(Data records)
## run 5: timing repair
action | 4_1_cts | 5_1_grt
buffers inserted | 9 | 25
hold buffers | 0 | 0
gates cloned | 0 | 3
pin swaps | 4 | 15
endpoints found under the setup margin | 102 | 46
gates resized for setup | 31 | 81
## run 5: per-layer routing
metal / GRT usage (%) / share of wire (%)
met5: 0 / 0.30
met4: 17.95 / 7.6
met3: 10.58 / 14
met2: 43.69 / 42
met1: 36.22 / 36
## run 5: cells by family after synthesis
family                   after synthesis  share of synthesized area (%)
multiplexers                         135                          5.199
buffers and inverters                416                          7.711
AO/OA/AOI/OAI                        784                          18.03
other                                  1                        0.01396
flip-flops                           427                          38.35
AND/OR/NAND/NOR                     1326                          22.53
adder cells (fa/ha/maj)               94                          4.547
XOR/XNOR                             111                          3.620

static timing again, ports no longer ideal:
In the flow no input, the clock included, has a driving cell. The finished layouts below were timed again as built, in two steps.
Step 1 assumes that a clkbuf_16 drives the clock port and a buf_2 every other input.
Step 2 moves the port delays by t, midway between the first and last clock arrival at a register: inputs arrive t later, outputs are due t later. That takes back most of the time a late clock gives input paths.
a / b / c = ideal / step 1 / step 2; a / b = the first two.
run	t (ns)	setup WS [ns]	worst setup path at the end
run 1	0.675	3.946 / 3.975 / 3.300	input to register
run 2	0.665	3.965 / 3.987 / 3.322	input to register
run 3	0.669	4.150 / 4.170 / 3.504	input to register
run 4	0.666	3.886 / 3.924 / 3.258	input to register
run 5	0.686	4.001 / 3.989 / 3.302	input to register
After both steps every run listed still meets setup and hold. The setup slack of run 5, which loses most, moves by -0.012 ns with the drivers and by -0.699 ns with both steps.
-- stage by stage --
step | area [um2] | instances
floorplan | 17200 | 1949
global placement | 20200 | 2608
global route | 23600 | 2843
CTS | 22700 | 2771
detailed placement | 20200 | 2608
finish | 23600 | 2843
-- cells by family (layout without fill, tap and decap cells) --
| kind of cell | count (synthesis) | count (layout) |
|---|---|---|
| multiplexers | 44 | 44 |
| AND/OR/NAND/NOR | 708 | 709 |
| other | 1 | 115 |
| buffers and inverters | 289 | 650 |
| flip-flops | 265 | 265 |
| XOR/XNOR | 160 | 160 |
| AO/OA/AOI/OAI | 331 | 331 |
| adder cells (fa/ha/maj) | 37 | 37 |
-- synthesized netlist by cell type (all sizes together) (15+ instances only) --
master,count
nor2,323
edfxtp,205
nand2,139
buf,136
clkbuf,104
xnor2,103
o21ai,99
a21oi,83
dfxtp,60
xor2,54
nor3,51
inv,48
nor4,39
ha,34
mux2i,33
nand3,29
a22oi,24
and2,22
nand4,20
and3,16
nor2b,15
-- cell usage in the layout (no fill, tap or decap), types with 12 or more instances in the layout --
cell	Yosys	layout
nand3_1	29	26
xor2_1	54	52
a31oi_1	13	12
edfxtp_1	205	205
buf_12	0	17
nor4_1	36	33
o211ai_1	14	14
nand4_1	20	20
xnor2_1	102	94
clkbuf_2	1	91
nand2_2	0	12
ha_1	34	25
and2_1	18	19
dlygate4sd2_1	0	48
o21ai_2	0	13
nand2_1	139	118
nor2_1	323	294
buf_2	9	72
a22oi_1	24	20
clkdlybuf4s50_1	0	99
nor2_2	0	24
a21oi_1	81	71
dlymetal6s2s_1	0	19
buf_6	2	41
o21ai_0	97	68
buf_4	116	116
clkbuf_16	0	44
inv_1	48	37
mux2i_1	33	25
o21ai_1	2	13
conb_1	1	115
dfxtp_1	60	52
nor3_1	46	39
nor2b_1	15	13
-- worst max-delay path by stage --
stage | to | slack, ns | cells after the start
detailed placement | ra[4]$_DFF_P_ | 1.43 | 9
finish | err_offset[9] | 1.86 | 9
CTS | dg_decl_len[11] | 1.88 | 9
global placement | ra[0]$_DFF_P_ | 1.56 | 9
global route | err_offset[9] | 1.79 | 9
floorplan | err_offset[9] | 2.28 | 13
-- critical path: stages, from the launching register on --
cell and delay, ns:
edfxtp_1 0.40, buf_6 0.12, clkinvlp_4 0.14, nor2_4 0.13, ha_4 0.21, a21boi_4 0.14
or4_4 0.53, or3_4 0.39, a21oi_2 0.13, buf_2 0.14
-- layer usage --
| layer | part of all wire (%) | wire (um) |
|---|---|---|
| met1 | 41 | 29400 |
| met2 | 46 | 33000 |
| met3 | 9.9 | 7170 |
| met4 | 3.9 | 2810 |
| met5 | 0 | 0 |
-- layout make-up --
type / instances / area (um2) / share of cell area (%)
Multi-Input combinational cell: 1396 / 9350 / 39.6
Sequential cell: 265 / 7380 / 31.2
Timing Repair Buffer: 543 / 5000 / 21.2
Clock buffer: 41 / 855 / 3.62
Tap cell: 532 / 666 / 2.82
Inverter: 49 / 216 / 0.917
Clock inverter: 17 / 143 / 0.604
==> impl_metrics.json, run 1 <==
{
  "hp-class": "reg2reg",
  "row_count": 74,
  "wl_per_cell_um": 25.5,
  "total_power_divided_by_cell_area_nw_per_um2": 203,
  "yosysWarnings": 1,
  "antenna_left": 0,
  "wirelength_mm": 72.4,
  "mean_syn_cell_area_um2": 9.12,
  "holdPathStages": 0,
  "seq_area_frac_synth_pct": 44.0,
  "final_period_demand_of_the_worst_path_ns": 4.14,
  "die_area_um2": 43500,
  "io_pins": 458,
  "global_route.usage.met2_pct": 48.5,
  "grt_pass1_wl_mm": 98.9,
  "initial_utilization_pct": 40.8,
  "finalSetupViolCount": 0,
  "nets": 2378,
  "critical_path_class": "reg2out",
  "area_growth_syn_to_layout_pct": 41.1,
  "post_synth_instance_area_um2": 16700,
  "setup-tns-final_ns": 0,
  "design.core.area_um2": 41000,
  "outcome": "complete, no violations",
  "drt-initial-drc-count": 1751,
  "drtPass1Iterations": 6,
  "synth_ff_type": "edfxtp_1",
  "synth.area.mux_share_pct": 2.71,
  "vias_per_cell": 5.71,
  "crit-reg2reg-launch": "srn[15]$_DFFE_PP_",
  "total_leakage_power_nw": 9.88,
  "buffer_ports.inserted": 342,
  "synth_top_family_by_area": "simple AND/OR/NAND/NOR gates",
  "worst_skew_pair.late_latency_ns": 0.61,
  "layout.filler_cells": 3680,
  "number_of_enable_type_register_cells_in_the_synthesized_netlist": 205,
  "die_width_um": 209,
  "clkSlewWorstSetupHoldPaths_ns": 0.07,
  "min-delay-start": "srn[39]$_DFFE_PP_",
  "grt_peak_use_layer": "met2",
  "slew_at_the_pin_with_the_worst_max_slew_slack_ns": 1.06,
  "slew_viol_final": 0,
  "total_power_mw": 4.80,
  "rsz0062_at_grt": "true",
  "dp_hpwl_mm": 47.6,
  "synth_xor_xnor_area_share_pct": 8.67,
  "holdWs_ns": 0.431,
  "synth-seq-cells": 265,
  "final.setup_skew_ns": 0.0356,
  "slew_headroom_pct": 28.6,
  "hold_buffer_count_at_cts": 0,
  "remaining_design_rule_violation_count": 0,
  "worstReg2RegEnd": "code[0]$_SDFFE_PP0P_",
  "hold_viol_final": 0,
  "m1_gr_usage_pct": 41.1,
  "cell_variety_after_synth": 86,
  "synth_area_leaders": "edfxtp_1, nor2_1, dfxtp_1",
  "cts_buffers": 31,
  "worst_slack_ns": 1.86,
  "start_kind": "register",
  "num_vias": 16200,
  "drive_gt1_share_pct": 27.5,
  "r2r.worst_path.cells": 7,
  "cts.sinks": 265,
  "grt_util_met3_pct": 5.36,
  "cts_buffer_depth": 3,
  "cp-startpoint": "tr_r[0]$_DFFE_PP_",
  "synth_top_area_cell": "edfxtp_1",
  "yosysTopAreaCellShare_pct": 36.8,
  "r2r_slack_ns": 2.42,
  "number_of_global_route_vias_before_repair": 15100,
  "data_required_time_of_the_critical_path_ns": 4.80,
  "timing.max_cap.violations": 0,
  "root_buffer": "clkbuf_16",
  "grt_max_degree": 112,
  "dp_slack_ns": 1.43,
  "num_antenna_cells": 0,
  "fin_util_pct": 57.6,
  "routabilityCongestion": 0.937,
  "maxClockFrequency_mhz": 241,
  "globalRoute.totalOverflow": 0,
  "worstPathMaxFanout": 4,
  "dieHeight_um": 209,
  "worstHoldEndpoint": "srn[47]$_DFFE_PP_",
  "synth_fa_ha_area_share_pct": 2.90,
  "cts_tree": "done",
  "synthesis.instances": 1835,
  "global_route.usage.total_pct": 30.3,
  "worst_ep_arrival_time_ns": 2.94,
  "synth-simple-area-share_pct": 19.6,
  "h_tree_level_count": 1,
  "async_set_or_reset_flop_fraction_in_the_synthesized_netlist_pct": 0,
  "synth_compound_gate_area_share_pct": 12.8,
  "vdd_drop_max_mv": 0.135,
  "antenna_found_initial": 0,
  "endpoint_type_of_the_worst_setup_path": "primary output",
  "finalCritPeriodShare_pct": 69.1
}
This is an optimization exercise on Yosys and OpenROAD, whose aim is small area, a short achievable clock period and few clock cycles, not a production implementation. Function was checked by simulation only, so behaviour that the tests miss may differ from the original. Power figures rest on the tool's default switching activity, not on a simulated workload.

==> flow/design.v (excerpt) <==
module nut_fcv (
    input  wire        clk,
    input  wire        rst,         
    input  wire        bus_en,      
    input  wire        bus_we,      
    input  wire [1:0]  bus_size,    
    input  wire [11:0] bus_addr,    
    input  wire [31:0] bus_wdata,
    output reg  [31:0] bus_rdata    
);
clock: 10.0 ns
lec_check: 0
cap_margin: 30
core_margin: 2
core_utilization: 35
place_density: 0.5
setup_slack_margin: 5
slew_margin: 30
run.sh (not shown) runs the stock make flow with config.mk's settings and CLKGATE_MAP_FILE= SYNTH_SCRIPT=/design/flow/synth_recipe.tcl, a recipe that flattens the netlist after the stock synthesis.
The first run went through all stages and came out clean.
Testbench counts at the start, summed over its fixed seeds: cycles 31,033.
Next try:
--- a/flow/design.v
+++ b/flow/design.v
@@ -164,24 +164,25 @@
         for (gi = 0; gi < 64; gi = gi + 1) begin : g_st
             reg [7:0] b;
             always @(posedge clk)
                 if (st_we && ln_wr[gi % 8] && (cyv[gi % 8] ? gs[gi / 8 + 2] : gs[gi / 8 + 1]))
                     b <= ln_dat[gi % 8];
             assign stv[gi*8 +: 8] = b;
         end
     endgenerate
     assign stv[1023:512] = 512'd0;
     wire [7:0] in_op  = bus_wdata[7:0];
-    wire       k_off  = in_op[3] || (in_op[1] && in_op[0]);             
+    wire       is_cmdw = bus_en && bus_we && (bus_addr == 12'h000);
+    wire       k_off  = (in_op == OP_PCHK) || (in_op == OP_HEX2VAL) || (in_op == OP_HEX2STR);
     wire [2:0] k_c0   = k_off ? bus_wdata[14:12] : 3'd0;
-    wire       k_pl   = !in_op[3] && !in_op[2] && !in_op[1];            
-    wire       k_tx   = !in_op[2] && in_op[1] && in_op[0] && !bus_wdata[24];    
+    wire       k_pl   = (in_op == OP_BUILD);
+    wire       k_tx   = (in_op == OP_PCHK) && !bus_wdata[24];
     wire       k_rx   = !k_pl && !k_tx;
     reg  [7:0]   s_tx, s_rx, s_pll, s_plh, s_pl;
     reg  [3:0]   s_st;
     always @(*) begin
         for (c = 0; c < 8; c = c + 1) begin
             if (busy) begin
                 s_tx[c]  = e_tx[c];
                 s_rx[c]  = e_rx[c];
                 s_pll[c] = e_pll[c];
                 s_plh[c] = e_plh[c];
Result:
- The changed run went through all stages and came out clean
- total power barely changes
- first-iteration DRC count grows by 12%
- register-to-register slack degrades by 0.22 ns
- routed wire length grows by 7.8%
- sequential share of layout area is lower by 1.5 points
- setup slack is worse by 0.23 ns
- synthesized cell count rose by 1.3%
- area after synthesis climbs by 1.1%
- via count climbs by 5.3%
Testbench counts after the change, summed over its fixed seeds: cycles 31,033.

--- another note on this design; it stands on its own ---

Design nut_fcv, start of the top module:
module nut_fcv (
    input  wire        clk,
    input  wire        rst,         
    input  wire        bus_en,      
    input  wire        bus_we,      
    input  wire [1:0]  bus_size,    
    input  wire [11:0] bus_addr,    
    input  wire [31:0] bus_wdata,
    output reg  [31:0] bus_rdata    
);
clock: 10.0 ns
lec_check: 0
cap_margin: 30
core_margin: 2
core_utilization: 50
place_density: 0.65
setup_slack_margin: 5
slew_margin: 30
run.sh (not shown) runs the stock make flow with config.mk's settings and CLKGATE_MAP_FILE= SYNTH_SCRIPT=/design/flow/synth_recipe.tcl, a recipe that flattens the netlist after the stock synthesis.
Testbench counts at the start, summed over its fixed seeds: cycles 30,839.
Change:
- CORE_UTILIZATION: 50 -> 35
- PLACE_DENSITY: 0.65 -> 0.5
Routed wire length rose by 1.3%; final area rose by 1.9%; clock-buffer cell count rose by 31.

---

nut_fcv again, from the RTL that the note above started with.
==> flow/config.mk <==
export PLATFORM = sky130hd
export DESIGN_NAME = nut_fcv
export DESIGN_NICKNAME = nut_fcv
export VERILOG_FILES = /design/flow/design.v
export SDC_FILE = /design/flow/constraint.sdc
export NUM_CORES = 4
export LEC_CHECK = 0
export CAP_MARGIN = 30
export CORE_MARGIN = 2
export CORE_UTILIZATION = 35
export CTS_BUF_LIST = sky130_fd_sc_hd__clkbuf_8 sky130_fd_sc_hd__clkbuf_16
export CTS_CLUSTER_DIAMETER = 80
export CTS_CLUSTER_SIZE = 30
export PLACE_DENSITY = 0.5
export SETUP_SLACK_MARGIN = 5
export SLEW_MARGIN = 30
==> flow/constraint.sdc <==
create_clock -name core_clock -period 10.0 [get_ports {clk}]
set_input_delay 2.0000 -clock core_clock [delete_from_list [all_inputs] [get_ports {clk}]]
set_output_delay 2.0000 -clock core_clock [all_outputs]
set_load 0.01 [all_outputs]
Testbench counts at the start, summed over its fixed seeds: cycles 30,839.
Rerun with:
Settings changed: CORE_UTILIZATION 35 to 50, PLACE_DENSITY 0.5 to 0.65.
What happened:
- The changed run ran to the end with no violations
- cell area decreases by 1.8%
- sequential cell count does not change
- global-route usage increases by 16 points
- synthesized area does not change
- routed wire length decreases by 1.0%

-- afterwards: timing with drivers on the ports --
How much do the figures lean on ideal ports? The routed layouts below were timed once more, with nothing changed but the port constraints.
Step 1, drivers: a clkbuf_16 drives clk and a buf_2 each remaining input, both assumed.
Step 2 moves the port delays by t, midway between the first and last clock arrival at a register: inputs arrive t later, outputs are due t later. That takes back most of the time a late clock gives input paths.
a / b / c = no drivers / after step 1 / after step 2; a / b = the first two.
run | shift t [ns] | setup slack, ns | worst register clock-pin slew, ns
the first run of note 1 | 1.166 | 4.844 / 4.815 / 3.649 | 0.08 / 0.08
the second run of note 1 | 1.196 | 4.619 / 4.362 / 3.166 | 0.07 / 0.07
the first run of note 2 | 1.170 | 4.661 / 4.537 / 3.367 | 0.10 / 0.10
the second run of note 2 | 1.205 | 4.752 / 4.818 / 3.613 | 0.08 / 0.08
the first run of note 3 | 1.139 | 4.593 / 4.593 / 3.595 | 0.12 / 0.12
the second run of note 3 | 1.124 | 4.617 / 4.573 / 3.449 | 0.12 / 0.12
After both steps every run listed still meets setup and hold. The setup slack of the second run of note 1, which loses most, moves by -0.257 ns with the drivers and by -1.453 ns with both steps.
This design comes from an exercise in tuning for small area on the open sky130 flow, not from production work.
Where RTL was checked, it was by simulation tests only, not by an equivalence proof against the original.
Function not checked in run 2: the RTL went through the layout flow alone.
The clock port is modelled as an ideal driver; clocking choices that lean on that would not hold on a real chip.
Power figures rest on the tool's default switching activity, not on a simulated workload.

==> design/flow/design.v <==
module ibus_core (
    input  wire        clk,
    input  wire        rst,           
    input  wire        rx,            
    output wire        tx,            
    output wire        tx_en,         
    input  wire        req_valid,
    input  wire        req_send,      
    input  wire [3:0]  req_cmd,
    input  wire [3:0]  req_id,
    input  wire [2:0]  req_len,       
    input  wire [31:0] req_data,      
    output reg         dec_valid,
    output wire [1:0]  dec_status,    
    output wire [3:0]  dec_cmd,
    output wire [3:0]  dec_id,
    output wire        frame_ready
);
    localparam [3:0] BC_START = 4'd15;
    localparam [3:0] BC_STOP  = 4'd8;
    localparam [3:0] BC_IDLE  = 4'd9;
    localparam [8:0] GAP_END = 9'h1FF;
    function [8:0] lfsr_back(input [8:0] s, input integer n);
        integer k;
        begin
            lfsr_back = s;
            for (k = 0; k < n; k = k + 1)
                lfsr_back = {lfsr_back[0] ^ lfsr_back[5], lfsr_back[8:1]};
        end
    endfunction
    localparam [8:0] GAP_SEED = lfsr_back(GAP_END, 320);
    reg        rx_s1, rx_s2;     
    reg  [3:0] ph;               
    reg  [3:0] bc;               
    reg        busy;             
    reg  [3:0] cnt;              
    reg        fp;               
    reg [39:0] sr;               
    reg  [7:0] acc;              
    reg  [2:0] hi;               
    reg        cy;               
    wire       gap_flag = &sr[39:31];
    assign tx_en       = busy;
    wire       sr0_true = sr[0] ^ (busy && !bc[0]);
    assign dec_cmd     = sr[15:12];
    assign dec_id      = sr[11:8];
    assign dec_status  = {sr[16] && !cy, sr[16] && cy};
    wire dec_fire  = req_valid && !req_send && !busy;
    wire send_fire = req_valid &&  req_send && !busy && (req_len <= 3'd4);
    wire cur1 = cnt[0] && !cnt[1];
    wire cur2 = cnt[1] && !cnt[2];
    wire cur3 = cnt[2] && !cnt[3];
    wire cur4 = cnt[3];
    wire first = fp;
    wire pend  = fp;
    assign frame_ready = !busy && cnt[3] && cnt[0];
    wire   dec_avail   = frame_ready;
    wire bit_end  = (ph == 4'd15);
    wire in_data  = !bc[3];
    wire dshift   = bit_end && in_data;
    wire last     = (bc == 4'd7);
    wire at_idle  = (bc == BC_IDLE);
    wire char_end = bit_end && (bc == BC_STOP);
    wire r_chi  = cnt[3] && !cnt[2];             
    wire r_clo  = cnt[2] && !cnt[1];             
    wire t_clo  = !first && r_clo;
    wire t_body = !first && !r_clo && !r_chi;
    wire rx_valid    = !busy && char_end && rx_s2;
    wire rx_accept   = rx_valid && !send_fire;
    wire frame_start = rx_accept && gap_flag;
    wire rx_shift    = !busy && dshift;
    wire tx_shift = busy && dshift && t_body;
    always @(posedge clk) begin
        if (rst) begin
            rx_s1 <= 1'b1;
            rx_s2 <= 1'b1;
        end else begin
            rx_s1 <= rx;
            rx_s2 <= rx_s1;
        end
    end
    always @(posedge clk) begin
        if (send_fire)
            ph <= 4'd13;
        else if (!busy && at_idle)
            ph <= 4'd8;                  
        else if (!(busy && char_end))
            ph <= ph + 4'd1;
    end
    always @(posedge clk) begin
        if (rst) begin
            bc   <= BC_IDLE;
            busy <= 1'b0;
        end else if (send_fire) begin
            bc   <= BC_IDLE;
            busy <= 1'b1;
        end else begin
            if (at_idle) begin
                if (busy ? bit_end : !rx_s2)
                    bc <= BC_START;
            end else if (bit_end) begin
                if (!busy && bc == BC_START && rx_s2)
                    bc <= BC_IDLE;       
                else
                    bc <= bc + 4'd1;
            end
            if (busy && char_end && r_chi)
                busy <= 1'b0;
        end
    end
    always @(posedge clk) begin
        if (rst)
            cnt <= 4'b0000;
        else if (send_fire)
            cnt <= {req_len == 3'd0, req_len <= 3'd1, req_len <= 3'd2, req_len <= 3'd3};
        else if (frame_start)
            cnt <= 4'b0001;
        else if (busy ? char_end : ((rx_accept && !cur4) || (dec_fire && dec_avail)))
            cnt <= {cnt[2:0], !cnt[3]};
    end
    always @(posedge clk) begin
        if (send_fire)
            fp <= 1'b1;
        else if (busy) begin
            if (char_end)
                fp <= 1'b0;
        end else if (rx_accept && (frame_start || !cnt[2]))
            fp <= 1'b1;
        else if (rx_shift && last)
            fp <= 1'b0;
    end
    wire [8:0] gap_lfsr = {sr[31], sr[32], sr[33], sr[34], sr[35], sr[36], sr[37], sr[38], sr[39]};
    wire [8:0] gap_seed_sr;              
    genvar gk;
    generate
        for (gk = 0; gk < 9; gk = gk + 1) begin : g_seed
            assign gap_seed_sr[8 - gk] = GAP_SEED[gk];
        end
    endgenerate
    always @(posedge clk) begin
        if (send_fire)
            sr <= {req_data[31:23] ^ 9'h155, ~req_data[22:8], req_data[7:0] ^ 8'h55, ~req_cmd, ~req_id};
        else begin
            if (tx_shift || rx_shift)
                sr[7:0] <= ~{busy ? sr[8] : rx_s2, sr[7:1]};
            if (tx_shift || (rx_shift && cur1))
                sr[15:8] <= {busy ? sr[16] : rx_s2, sr[15:9]};
            if (tx_shift)
                sr[30:16] <= ~sr[31:17];
            else if (!busy)
                sr[16] <= dec_avail;
            if (!busy && rx_accept)
                sr[39:31] <= gap_seed_sr;
            else if (tx_shift || !busy)
                sr[38:31] <= sr[39:32];
            if (!busy && !rx_accept)
                sr[39] <= (gap_lfsr[8] ^ gap_lfsr[4]) | gap_flag;
        end
    end
    wire ld     = !busy && cur1;
    wire add_en = busy ? t_body : pend;
    wire a_in   = add_en && sr0_true;
    wire a_acc  = acc[0] && !ld;
    wire a_cy   = cy && !ld;
    wire s_bit  = a_acc ^ a_in ^ a_cy;
    wire c_out  = (a_acc & a_in) | (a_acc & a_cy) | (a_in & a_cy);
    wire rot    = dshift && (busy || pend);
    wire ok3    = (acc == 8'hFF) && ((sr[7:0] ^ 8'b10101010) == {7'h7F, ~hi[0]});
    always @(posedge clk) begin
        if (send_fire) begin
            acc <= 8'd4 + {5'd0, req_len};
            hi  <= 3'd0;
            cy  <= 1'b0;
        end else if (rot) begin
            acc <= {s_bit, acc[7:1]};
            cy  <= c_out && !last;
            if (last && ld)
                hi[1:0] <= 2'd0;
            else if (last)
                hi <= hi + {2'd0, c_out};
        end else if (rx_accept && cur3) begin
            cy <= ok3;
        end
    end
    always @(posedge clk) begin
        if (rst)
            dec_valid <= 1'b0;
        else
            dec_valid <= dec_fire;
    end
    reg t_bit;
    always @(*) begin
        if (first)
            t_bit = acc[0];
        else if (t_body)
            t_bit = sr0_true;
        else if (t_clo)
            t_bit = ~acc[0];
        else
            t_bit = !(bc[2:0] <= 3'd2 && hi[bc[1:0]]);
    end
    assign tx = !busy || !(bc == BC_START || (in_data && !t_bit));
endmodule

▸ Brief
Whenever a line of the data above holds the word "placement", it counts once; report the total number of such lines and nothing more.

▸ Expected answer
4